Search code examples
machine-learninghuggingface-transformers

Huggingface Trainer only doing 3 epochs no matter the TrainingArguments


Im new at machine learning and I'm facing an issue where I want to increase the epochs for training but .train() will only do 3 epochs. What am I doing wrong?

This is my dataset:

> DatasetDict({ train: Dataset({ features: [‘text’, ‘label’], num_rows:
> 85021 }) test: Dataset({ features: [‘text’, ‘label’], num_rows: 15004
> }) })

and its features:

> {‘label’: ClassLabel(num_classes=20, names=[‘01. AGRI’, ‘02. ALIM’,
> ‘03. CHEMFER’, ‘04. ATEX’, ‘05. MACH’, ‘06. MARNAV’, ‘07. CONST’, ‘08.
> MINES’, “09. DOM”, ‘10. TRAN’, ‘11. ARARTILL’, ‘12. PREELEC’, ‘13.
> CER’, ‘14. ACHIMI’, ‘15. ECLA’, ‘16. HABI’, ‘17. ANDUS’, ‘18. ARBU’,
> ‘19. CHIRUR’, ‘20. ARPA’], id=None), ‘text’: Value(dtype=‘string’,
> id=None)}

My Trainer:

trainer = Trainer(
model=model,
args=training_args,
train_dataset=tokenized_datasets[“train”],
eval_dataset=tokenized_datasets[“test”],
data_collator=data_collator,
tokenizer=tokenizer,
compute_metrics=compute_metrics,
)

what my .train() is showing:

***** Running training ***** Num examples = 85021 Num Epochs = 3 Instantaneous batch size per device = 8 Total train batch size (w. parallel, distributed & accumulation) = 8 Gradient Accumulation steps = 1 Total optimization steps = 31884

|Epoch|Training Loss|Validation Loss|Accuracy| |1|0.994300|0.972638|0.711610| |2|0.825400|0.879027|0.736337| |3|0.660800|0.893457|0.744401|

I would like to continue training beyond the 3 epochs to increase my accuracy and continue to decrease training and validation loss.
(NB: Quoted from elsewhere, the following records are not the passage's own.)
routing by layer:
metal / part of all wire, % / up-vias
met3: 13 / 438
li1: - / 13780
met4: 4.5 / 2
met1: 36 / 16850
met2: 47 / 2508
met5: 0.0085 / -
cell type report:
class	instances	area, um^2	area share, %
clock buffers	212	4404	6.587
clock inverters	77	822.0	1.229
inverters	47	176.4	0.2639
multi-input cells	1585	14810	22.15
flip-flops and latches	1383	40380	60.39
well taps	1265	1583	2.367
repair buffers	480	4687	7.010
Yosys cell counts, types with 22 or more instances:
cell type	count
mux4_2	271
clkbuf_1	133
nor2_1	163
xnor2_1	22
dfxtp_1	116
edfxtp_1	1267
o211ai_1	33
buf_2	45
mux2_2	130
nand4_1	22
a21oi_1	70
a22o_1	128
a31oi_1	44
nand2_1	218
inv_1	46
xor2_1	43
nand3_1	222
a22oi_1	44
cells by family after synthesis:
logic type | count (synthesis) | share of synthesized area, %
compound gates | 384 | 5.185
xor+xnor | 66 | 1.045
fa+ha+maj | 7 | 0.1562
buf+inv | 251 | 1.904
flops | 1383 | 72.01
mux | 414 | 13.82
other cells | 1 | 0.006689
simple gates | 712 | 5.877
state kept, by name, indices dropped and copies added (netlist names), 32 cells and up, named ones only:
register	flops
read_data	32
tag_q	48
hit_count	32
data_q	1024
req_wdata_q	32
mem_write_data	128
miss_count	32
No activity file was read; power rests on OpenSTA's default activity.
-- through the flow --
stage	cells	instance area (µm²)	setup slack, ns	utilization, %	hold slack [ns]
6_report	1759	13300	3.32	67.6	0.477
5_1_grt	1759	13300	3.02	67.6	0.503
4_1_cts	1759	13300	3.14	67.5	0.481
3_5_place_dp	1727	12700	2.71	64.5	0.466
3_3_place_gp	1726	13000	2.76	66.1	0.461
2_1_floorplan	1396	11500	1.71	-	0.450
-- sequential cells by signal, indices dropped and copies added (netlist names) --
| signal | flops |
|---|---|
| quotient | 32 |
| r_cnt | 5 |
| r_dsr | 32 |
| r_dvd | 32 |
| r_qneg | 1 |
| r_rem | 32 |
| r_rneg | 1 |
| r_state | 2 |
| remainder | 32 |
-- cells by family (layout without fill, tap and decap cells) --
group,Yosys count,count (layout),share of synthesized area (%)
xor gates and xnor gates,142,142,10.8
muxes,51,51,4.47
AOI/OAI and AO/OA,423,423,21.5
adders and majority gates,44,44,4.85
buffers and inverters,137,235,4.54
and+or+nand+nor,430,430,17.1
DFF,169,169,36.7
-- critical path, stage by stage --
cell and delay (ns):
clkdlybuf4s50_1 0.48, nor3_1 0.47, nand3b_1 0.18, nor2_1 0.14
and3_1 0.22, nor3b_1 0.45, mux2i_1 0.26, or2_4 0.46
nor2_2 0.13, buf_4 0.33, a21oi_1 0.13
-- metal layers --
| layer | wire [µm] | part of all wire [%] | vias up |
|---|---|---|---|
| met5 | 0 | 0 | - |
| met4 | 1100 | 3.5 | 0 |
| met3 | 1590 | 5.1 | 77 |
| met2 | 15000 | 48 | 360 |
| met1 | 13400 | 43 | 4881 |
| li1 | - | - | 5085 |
[src/rtl/pipeline_pkg.sv]
// Shared definitions for the pipeline hazard/stall controller.
package pipeline_pkg;

  localparam int REG_W_DEF = 5;

  typedef enum logic [1:0] {
    RUN   = 2'd0,
    DWAIT = 2'd1,
    IWAIT = 2'd2
  } state_t;

endpackage

[src/rtl/hazard_detect.sv]
// Load-use hazard detection between the instruction in ID and a load in EX.
module hazard_detect
  import pipeline_pkg::*;
#(
  parameter int REG_W = REG_W_DEF
) (
  input  logic [REG_W-1:0] id_rs1,
  input  logic [REG_W-1:0] id_rs2,
  input  logic             id_use_rs1,
  input  logic             id_use_rs2,
  input  logic [REG_W-1:0] ex_rd,
  input  logic             ex_mem_read,
  output logic             load_use
);

  logic rs1_hit;
  logic rs2_hit;

  assign rs1_hit  = id_use_rs1 && (id_rs1 == ex_rd);
  assign rs2_hit  = id_use_rs2 && (id_rs2 == ex_rd);
  // x0 is hardwired to zero, so a load targeting it never feeds a consumer
  assign load_use = ex_mem_read && (ex_rd != '0) && (rs1_hit || rs2_hit);

endmodule

[src/rtl/pipeline_ctrl.sv]
// Five-stage pipeline control: stage enables/flushes for memory waits,
// branch redirects and load-use stalls, plus a saturating stall counter.
module pipeline_ctrl
  import pipeline_pkg::*;
#(
  parameter int CNT_W = 16,
  parameter int REG_W = REG_W_DEF
) (
  input  logic             clk,
  input  logic             rst,
  input  logic [REG_W-1:0] id_rs1,
  input  logic [REG_W-1:0] id_rs2,
  input  logic             id_use_rs1,
  input  logic             id_use_rs2,
  input  logic [REG_W-1:0] ex_rd,
  input  logic             ex_mem_read,
  input  logic             ex_br_taken,
  input  logic             imem_ready,
  input  logic             dmem_req,
  input  logic             dmem_ready,
  output logic             pc_en,
  output logic             ifid_en,
  output logic             idex_en,
  output logic             exmem_en,
  output logic             memwb_en,
  output logic             ifid_flush,
  output logic             idex_flush,
  output logic             memwb_flush,
  output logic [CNT_W-1:0] stall_cnt
);

  state_t state, state_n;
  logic   redir_pend, redir_n;
  logic   load_use;
  logic   dstall;

  hazard_detect #(.REG_W(REG_W)) u_hazard (
    .id_rs1      (id_rs1),
    .id_rs2      (id_rs2),
    .id_use_rs1  (id_use_rs1),
    .id_use_rs2  (id_use_rs2),
    .ex_rd       (ex_rd),
    .ex_mem_read (ex_mem_read),
    .load_use    (load_use)
  );

  assign dstall = dmem_req && !dmem_ready;

  always_ff @(posedge clk or posedge rst) begin
    if (rst) begin
      state      <= RUN;
      redir_pend <= 1'b0;
    end else begin
      state      <= state_n;
      redir_pend <= redir_n;
    end
  end

  always_comb begin
    state_n     = state;
    redir_n     = redir_pend;
    pc_en       = 1'b1;
    ifid_en     = 1'b1;
    idex_en     = 1'b1;
    exmem_en    = 1'b1;
    memwb_en    = 1'b1;
    ifid_flush  = 1'b0;
    idex_flush  = 1'b0;
    memwb_flush = 1'b0;
    if (rst) begin
      {pc_en, ifid_en, idex_en, exmem_en, memwb_en} = '0;
      {ifid_flush, idex_flush, memwb_flush}         = '1;
      state_n = RUN;
      redir_n = 1'b0;
    end else if (dstall) begin
      // Whole pipe freezes; the bubble keeps WB from retiring twice
      {pc_en, ifid_en, idex_en, exmem_en, memwb_en} = '0;
      memwb_flush = 1'b1;
      state_n     = DWAIT;
    end else begin
      state_n = imem_ready ? RUN : IWAIT;
      if (ex_br_taken) begin
        ifid_flush = 1'b1;
        idex_flush = 1'b1;
      end else if (load_use) begin
        pc_en      = 1'b0;
        ifid_en    = 1'b0;
        idex_flush = 1'b1;
      end else if (!imem_ready) begin
        pc_en      = 1'b0;
        ifid_flush = 1'b1;
      end
      // A redirect taken while a fetch was outstanding leaves that fetch stale
      if (imem_ready) begin
        if (redir_pend) ifid_flush = 1'b1;
        redir_n = 1'b0;
      end else if (ex_br_taken) begin
        redir_n = 1'b1;
      end
    end
  end

  always_ff @(posedge clk or posedge rst) begin
    if (rst) begin
      stall_cnt <= '0;
    end else if (!pc_en && (stall_cnt != '1)) begin
      stall_cnt <= stall_cnt + CNT_W'(1);
    end
  end

endmodule
[config.mk]
export PLATFORM = sky130hd
export DESIGN_NAME = pipeline_ctrl
export DESIGN_NICKNAME = d
export VERILOG_FILES = /design/src/rtl/pipeline_pkg.sv /design/src/rtl/hazard_detect.sv /design/src/rtl/pipeline_ctrl.sv
export SDC_FILE = /design/constraint.sdc
export NUM_CORES = 1
export LEC_CHECK = 0
export ABC_AREA = 0
export BUFFER_PORTS_ARGS = -buffer_cell sky130_fd_sc_hd__buf_2
export CELL_PAD_IN_SITES_DETAIL_PLACEMENT = 0
export CELL_PAD_IN_SITES_GLOBAL_PLACEMENT = 1
export CORE_MARGIN = 2
export CORE_UTILIZATION = 35
export DETAILED_ROUTE_END_ITERATION = 12
export PLACE_DENSITY = 0.89
export RECOVER_POWER = 50
export SYNTH_ARGS = -nofsm -noshare
export SYNTH_HDL_FRONTEND = slang
export SYNTH_SLANG_ARGS = --single-unit
[constraint.sdc]
create_clock -name clk -period 5.8 [get_ports clk]
set_input_delay 0.58 -clock clk [delete_from_list [all_inputs] [get_ports clk]]
set_output_delay 0.58 -clock clk [all_outputs]
set_load 0.03 [all_outputs]
# After elaboration in Yosys (flattened, before gate mapping)
# Index checks and enable logic that the tools add are counted.
# Widths: inputs -> output; s select.
# classes
n_addsub	1
n_eq_ne	4
n_mux	28
n_reduce_logical	12
# ops
operator	n
$mux 1	28
$add 16x1->16 const B	1
$ne 16x16->1 const B	1
$eq 5x5->1	2
$logic_and 1x1->1	6
$reduce_bool 5->1	1
$reduce_bool 3->1	1
$logic_not 1->1	2
$ne 2x2->1 const B	1
$reduce_and 2->1	1
$logic_or 1x1->1	1
# word_totals
regBits	17

# Depth between registers and ports, before layout
# Gate-level depths: netlist of the first run.
# depth
ltp_word	10
mapped_depth	8
mapped_depth_nobuf	7

# Hierarchy
# A second synthesis of the first run with hierarchy kept.
# hier_totals
cells_unflattened	120
area_unflattened_um2	1094.8
# modules_own_cells
module	n_inst	cells_each	area_each_um2	seq_area_each_um2
pipeline_ctrl	1	103	960.9	425.4
hazard_detect	1	17	133.9	0.0

# Least setup slack after synthesis of the first run
# OpenSTA, ideal clock, no wires.
# synth_timing
path_type	input port to output port
startpoint	input rst
endpoint	output ifid_en
t_arrival_ns	1.974
path_slack_ns	3.246
cell_stages	4
path_cell_list	inv_2 -> and2_1 -> inv_1 -> nor2_1
# synth_via
elab_chain_cells	1
# synth_lines
item	line_no	rtl
from (decl)	pipeline_ctrl.sv:10	input logic rst,
$mux 1	pipeline_ctrl.sv:70	if (rst) begin
to (decl)	pipeline_ctrl.sv:22	output logic ifid_en,
# Every way passes these cells.

# Worst setup path after layout of the first run
# layout_timing
startpoint	input rst
endpoint	output pc_en
# layout_via
elab_chain_cells	1
# layout_lines
item	line_no	rtl
$mux 1	pipeline_ctrl.sv:70	
to (decl)	pipeline_ctrl.sv:21	output logic pc_en,
# Every way passes these cells.

==> results list, run 1 <==
- Relative max-transition margin: 0.5216
- For this configuration, the core starts out at a cell density of 0.3693.
- Compared with the post-synthesis result, the final layout area differs by 25.80%.
- TritonCTS created 3 clock buffers.
* Setup CP Type: in2out
- Final routed DRC violation total: 0
- Worst setup skew after layout: 5.189 ps
- Critical-path top delay cell: inv_1
- Multiplexer share of the synthesized area: 0.02211
- The Yosys step of the flow raised 0 warnings.
- For this run, the detailed router's first-pass iteration total came to 3.
- Proportion of layout cells with a drive suffix above 1: 0.3067
* Per-instance average area after synthesis: roughly 10 sq um
* Fin worst setup slack: roughly 3100 ps
- TritonCTS built the clock tree.
- Dividing the final minimum period by the clock period gives 0.4647.
- For the pin with the worst max-slew slack, the measured transition is 716.9 ps.
* Final TNS setup: 0 ps
- Count of input and output buffers: 47
* Count of final max-slew check failures: 0
* Synthesis-stage register bit count: 17
- Util after Layout: 0.4646
- Family with the most delay on the worst path: buffers and inverters
- Post-CTS repair changed the size of 0 cells.
- Counting every net in the synthesized netlist gives around 130.
- Compound-cell area share of the yosys netlist: 0.05160
- Counting tap cells, the placed design contains a total of approximately 180 instances.
* Worst EP required: about 5200 ps
* Row count: 19
- For the worst setup path, the data arrival time is between 2000 and 2500 ps.
- The cell count after synthesis came out at slightly above 100.
- Summing every instance area after synthesis gives approximately 1000 sq um.
- CTS max path bufs: 2
* Final worst path period need: 2695 ps
- The tool flagged a number of max-cap violations equal to 0.
- Count of endpoints failing hold in the final timing report: 0
- Dividing the detail-routed wire length by the instance count gives 11.61 um.
- Timing would allow up to between 0.3 and 0.4 GHz.
* Height of the die: around 58 um
- The number of antenna violations at the first check in global routing is 0.
- Overflow after GRT: 0
* Vias in the first global route: 887
* Distinct cells, synth: 28
- Setup repair bufs after CTS: 0
- Buffer cell driving the clock tree root: clkbuf_4
- Core area: approximately 2800 sq um
- Clk pin slew, worst setup/hold paths: 100 ps
- Final Routed Wirelength: about 2100 um
* XOR/XNOR Fraction of Synth Area: 0.2064
- Proportion of synthesized chip area in sequential cells: 0.4177
- Setup repair after global routing missed its margin: no
* Largest net degree at the start of global routing: 22
- The detailed router placed between 900 and 1000 vias in this run.
- Traced cell by cell, the critical path runs through clkbuf_1 > inv_1 > and2_1 > nand2_1 > a21oi_2 > or2_2 > buf_2.
- Largest family of logic cells by synthesized area: simple AND/OR/NAND/NOR gates
* Design Area, Final: ~1300 sq um
* Count of H-tree levels built during CTS: 1
* Starting DRC count in detailed routing: 31
- The die covers 3358 sq um.
- After detailed routing, the number of vias per cell comes to 5.022.
- Together, buffers and inverters on the worst path number 3.
- Once detail routing completed, the nets flagged for antenna violations numbered 0.
- The path class of the tightest hold or removal check is in2async.
- VDD sags by at most roughly 0.29 mV.
- After filler insertion, the fill cell instance count of the layout stands at approximately 280.
* Placement Cell Area: around 1300 sq um
* Global-route total usage across every layer: 0.1380
- Clk_lat worst skew: 280 ps
* Net count reported at finish: 176
- The congestion estimate from routability-driven global placement came to between 0.7 and 0.8.
- In this run the static leakage power is approximately 0.59 nW.
* Synthesized-area fraction occupied by and/or/nand/nor cells: 0.2568
- Sinks on Clock Net: 17
* Power density cells: 311.8 nW/um^2
- Setup violations remaining at the end of the flow were counted as 0.
* Adder-Cell Fraction of Synth Area: 0.01229
- Detailed placement HPWL: around 1700 um
* Most frequent cells in the layout: buf_2, xnor2_1, dfrtp_1
- First-pass GRT wire length: 3615 um
* DIE WIDTH: between 50 and 60 um
* Most common cell after layout, fill and taps aside: buf_2
- Leaving out filler cells and counting taps, the final layout contains around 180.
* Io pins: 48
* Kind of capture point of the worst setup path: output port
- The flow ran to the end, and the final reports show no timing, DRC or antenna violations.
- On the worst path, the slowest cell contributes a delay of about 520 ps.
- Worst-path fanout max: 21
* Hold-fix buffer count after cts: 0
- Final antenna diode count: 0
- Prior to clock tree synthesis, the placed netlist has a worst setup slack of roughly 3200 ps.
- The worst setup path is launched from an input pin.
==> metal layers <==
layer / track usage / vias up / part of all wire
met2: 0.2581 / 32 / 0.52
met5: 0 / - / 0
met4: 0.04983 / 0 / 0.0048
met1: 0.1479 / 424 / 0.40
met3: 0.03571 / 2 / 0.072
li1: - / 451 / -
==> logic make-up after synthesis <==
group | Yosys count
mux | 2
fa+ha+maj | 1
compound gates | 8
simple gates | 44
xor+xnor | 24
buf+inv | 6
flops | 17
==> worst reg2reg max path, cell delays in order (launching register included) <==
cell and delay (ps):
dfrtp_1 430, and3_4 210, and3_4 190, and4_4 200, and4_4 200, nor3_4 440, mux2_1 380
==> report_power, final <==
group	leakage (nW)	switching, mW	internal, mW	total (mW)
Sequential	0.221	0.0303	0.144	0.174
Clock	0.0150	0.0350	0.0267	0.0617
Combinational	0.349	0.106	0.0578	0.164
Total	0.585	0.171	0.228	0.399
==> sequential cells by signal, summed over array words and instances (netlist names) <==
signal / count
stall_cnt: 16
redir_pend: 1
==> final cells by class <==
class	instances	area [sq um]	share of cell area
clock buffer	4	26.28	0.02051
inverter	3	11.26	0.008789
multi-input combinational	79	559.3	0.4365
sequential	17	425.4	0.3320
tap	31	38.79	0.03027
timing repair buffer	47	220.2	0.1719
==> worst paths after layout <==
kind | from | end | slack (ps) | cells after the start
min in group clk | rst | redir_pend | 470 | 2
worst min register to register | stall_cnt[5] | stall_cnt[5] | 500 | 1
worst min-delay path | rst | stall_cnt[14] | 390 | 2
max in group asynchronous | rst | stall_cnt[4] | 4950 | 2
worst max register to register | stall_cnt[4] | stall_cnt[1] | 3640 | 6
worst max-delay path | rst | pc_en | 3100 | 7
==> cell usage after synthesis (all sizes together) <==
cell type	instances	share of area
and3	7	0.053
inv	3	0.011
a211oi	1	0.0074
o22ai	1	0.0061
buf	3	0.022
xor2	1	0.0086
nor2	3	0.011
dfrtp	17	0.42
nand2b	2	0.012
and4	2	0.022
or4	1	0.0074
nor3	2	0.021
o21ba	1	0.0098
and2	1	0.0061
ha	1	0.012
a21oi	3	0.018
nand2	13	0.048
nand3	3	0.015
xnor2	23	0.20
mux2	2	0.022
or2	1	0.0061
o21ai	2	0.0098
nand4	9	0.055
==> stage by stage <==
stage / total power, mW / hold slack, ps
2_1_floorplan: 0.2927 / 426.0
3_3_place_gp: 0.3401 / 471.1
3_5_place_dp: 0.3467 / 485.4
4_1_cts: 0.4098 / 287.7
5_1_grt: 0.4290 / 444.3
6_report: 0.3995 / 391.0
No activity file was read; power rests on OpenSTA's default activity.
==> run 2: changes to the inputs <==
--- a/config.mk
+++ b/config.mk
@@ -10,9 +10,9 @@
 export CELL_PAD_IN_SITES_DETAIL_PLACEMENT = 0
 export CELL_PAD_IN_SITES_GLOBAL_PLACEMENT = 1
 export CORE_MARGIN = 2
-export CORE_UTILIZATION = 35
+export CORE_UTILIZATION = 33
 export DETAILED_ROUTE_END_ITERATION = 12
-export PLACE_DENSITY = 0.89
+export PLACE_DENSITY = 0.85
 export RECOVER_POWER = 50
 export SYNTH_ARGS = -nofsm -noshare
 export SYNTH_HDL_FRONTEND = slang
==> constraint.sdc (replaced) <==
create_clock -name clk -period 2.5 [get_ports clk]
set_input_delay 0.25 -clock clk [delete_from_list [all_inputs] [get_ports clk]]
set_output_delay 0.25 -clock clk [all_outputs]
set_load 0.03 [all_outputs]
==> results list, run 2 (synthesis results as in run 1) <==
- Status: finished clean (unchanged).
- The standard cell area after detailed placement is 1272 sq um (was 1270 sq um).
- The CTS H-tree depth came to 1 (unchanged).
- The layout overhead on the synthesized area was 27.40% (was 25.80%).
* Sinks on Clock Net: 17 (unchanged)
- Worst VDD drop: 0.4998 mV (was 0.2860 mV)
- Effective utilization at floorplan: 0.3392 (was 0.3693)
- The data arrival time of the critical path came to 1970 ps (was 2120 ps).
* Buffer cell driving the clock tree root: clkbuf_4 (unchanged)
- The via count was 903 (was 909).
* Cts bufs inserted: 3 (unchanged)
- Kind of path behind the tightest hold check: in2reg (was in2async)
- Count of final max-slew check failures: 0 (unchanged)
* CTS tree: built (unchanged)
- Kind of capture point of the worst setup path: output port (unchanged)
- The per-cell routed wire length is 12.15 um (was 11.61 um).
* Largest net degree at the start of global routing: 22 (unchanged)
* Final TNS setup: 0 ps (unchanged)
- The register clock-pin slew on the reported worst setup and hold paths was 90 ps (was 100 ps).
- The transition time at the pin with the least slew margin is 563.6 ps (was 716.9 ps).
* Global-route total usage across every layer: 0.1438 (was 0.1380)
- The initial DRC count came to 10 (was 31).
* Setup repair after global routing missed its margin: no (unchanged)
- The final net count was 177 (was 176).
- Power density cells: 719.1 nW/um^2 (was 311.8 nW/um^2)
- Detailed placement HPWL: 1782 um (was 1745 um)
- Most frequent cells in the layout: buf_2, xnor2_1, dfrtp_1 (unchanged)
- The count of max-cap constraint violations was 0 (unchanged).
- Highest clock rate: 0.4505 GHz
* Overflow after GRT: 0 (unchanged)
- The setup violation total in the final timing report came to 0 (unchanged).
- Post-route antenna net violation count: 0 (unchanged)
- Relative max-transition margin: 0.6231 (was 0.5216)
* Final routed DRC violation total: 0 (unchanged)
- Setup crit start kind: input pin (unchanged)
* Routability Congestion: 0.8041 (was 0.7238)
- The leakage power of the design came to 0.5913 nW (was 0.5853 nW).
* Final antenna diode count: 0 (unchanged)
* Die Outline Area: 3547 sq um (was 3358 sq um)
* Most common cell after layout, fill and taps aside: buf_2 (unchanged)
* Average vias per placed instance: 4.908 (was 5.022)
* Vias in the first global route: 923 (was 887)
- The worst-case clock skew was 16.05 ps (was 5.189 ps).
* Util after Layout: 0.4321 (was 0.4646)
- Top reg by flops: stall_cnt (unchanged)
- The horizontal die dimension is 59.56 um (was 57.95 um).
* Setup CP Type: in2out (unchanged)
- Max FFs per register: 16 (unchanged)
- CTS max path bufs: 2 (unchanged)
* Cell Count, Final, Fillers Out: 184 (was 181)
* First-pass GRT wire length: 3898 um (was 3615 um)
* Share of the clock period used by the worst path after layout: 0.8878
* Registers with the most flip-flops: stall_cnt x16, redir_pend x1 (unchanged)
- The floorplan row count is 20 (was 19).
- The clock network latency to the later pin of the worst-skew pair was 300 ps (was 280 ps).
- Final Routed Wirelength: 2235 um (was 2102 um)
- Worst-path fanout max: 21 (unchanged)
- The number of antenna violations at the first check in global routing is 0 (unchanged).
- Cell Count Post-Placement: 179 (was 177)
- Design Area, Final: 1297 sq um (was 1281 sq um)
- Post-route worst hold slack: 178.8 ps (was 391.0 ps)
- The share of final-layout standard cells stronger than drive strength 1 came to 0.3179 (was 0.3067).
* Worst EP required: 2250 ps (was 5220 ps)
- Height of the die: 59.56 um (was 57.95 um)
- Count of endpoints failing hold in the final timing report: 0 (unchanged)
- The top-level port count came to 48 (unchanged).
* Count of input and output buffers: 47 (unchanged)
* First-pass iteration count of the detailed router: 3 (unchanged)
* Final worst path period need: 2220 ps
* Core area: 3003 sq um (was 2758 sq um)
run 2: cell types whose count changed in the layout (fill, tap and decap cells not counted), sizes merged:
| cell | before | now |
|---|---|---|
| clkbuf | 16 | 15 |
| dlygate4sd3 | 0 | 1 |
| clkinv | 0 | 1 |
run 2: timing repair:
action,CTS,global route
endpoints found under the hold margin,17,0
buffers inserted,0,0
gates resized for setup,0,2
hold buffers,1,0
setup endpoints to repair,0,1
run 2: layout make-up:
type | count | area [sq um]
clock buffers | 3 | 22.52
multi-input cells | 79 | 559.3
well taps | 33 | 41.29
flip-flops and latches | 17 | 425.4
repair buffers | 48 | 230.2
inverters | 3 | 13.76
clock inverters | 1 | 5.005
fillers | 340 | 1705
run 2: metrics by stage:
step           total power [mW]  worst slack [ps]
6_report                 0.9330             280.4
5_1_grt                  0.9954             127.3
4_1_cts                  0.9560             116.0
3_5_place_dp             0.8028             389.0
3_3_place_gp             0.7909             455.8
2_1_floorplan            0.6791             428.7
run 2: report_power, final:
group	internal [mW]	total [mW]	switching, mW
Combinational	0.135	0.381	0.246
Sequential	0.333	0.406	0.0720
Clock	0.0596	0.146	0.0867
run 2: worst paths after layout:
check                               from            end  slack (ps)  cells after the start
max                                  rst          pc_en         280                      8
min                           imem_ready     redir_pend         180                      2
max reg2reg                 stall_cnt[4]   stall_cnt[1]         360                      6
min reg2reg                stall_cnt[11]  stall_cnt[11]         490                      1
max in group asynchronous            rst   stall_cnt[9]        1840                      3
min in group asynchronous            rst   stall_cnt[8]         450                      3
run 2: critical path, cell delays in order:
cell	delay [ps]
dlygate4sd3_1	530
clkbuf_1	130
inv_4	210
and2_1	230
nand2_1	80
a21oi_2	170
or2_2	160
buf_2	200
run 2: metal layers:
metal  wire [um]  share of wire  vias up  global-route usage
met4           8         0.0036        0             0.03492
met2        1172           0.52       15              0.2559
met3          76          0.034        2             0.04803
met1         978           0.44      435              0.1655
li1            -              -      451                   -
met5           0              0        -                   0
I tried changing the num_train_epochs=10 as you can see but nothing changes.

This is largely my code:

from transformers import TrainingArguments

training_args = TrainingArguments(
    output_dir='./results',          # output directory
    num_train_epochs=10,              # total number of training epochs
    per_device_train_batch_size=8,  # batch size per device during training
    per_device_eval_batch_size=16,   # batch size for evaluation
    warmup_steps=500,                # number of warmup steps for learning rate scheduler
    weight_decay=0.01,               # strength of weight decay
    logging_dir='./logs',            # directory for storing logs
  logging_steps=10,
)

### Metrics
from datasets import load_metric
metric = load_metric("accuracy")
def compute_metrics(eval_pred):
    logits, labels = eval_pred
    predictions = np.argmax(logits, axis=-1)
    return metric.compute(predictions=predictions, references=labels)

### Trainer
from transformers import TrainingArguments, Trainer

training_args = TrainingArguments(output_dir="test_trainer", evaluation_strategy="epoch")

Solution

  • I found the issue. I had in my code twice defined training_args. The second time was right before the trainer and thus the trainer was reading the args from the one definition where I did not write in the option for several epochs. Code should be:

        training_args = TrainingArguments(
            output_dir='./results',          # output directory
            num_train_epochs=10,              # total number of training epochs
            per_device_train_batch_size=8,  # batch size per device during training
            per_device_eval_batch_size=16,   # batch size for evaluation
            warmup_steps=500,                # number of warmup steps for learning rate scheduler
            weight_decay=0.01,               # strength of weight decay
            logging_dir='./logs',            # directory for storing logs
          logging_steps=10,
        )
        
        ### Metrics
        from datasets import load_metric
        metric = load_metric("accuracy")
        def compute_metrics(eval_pred):
            logits, labels = eval_pred
            predictions = np.argmax(logits, axis=-1)
            return metric.compute(predictions=predictions, references=labels)
    

    After this part you can call the trainer.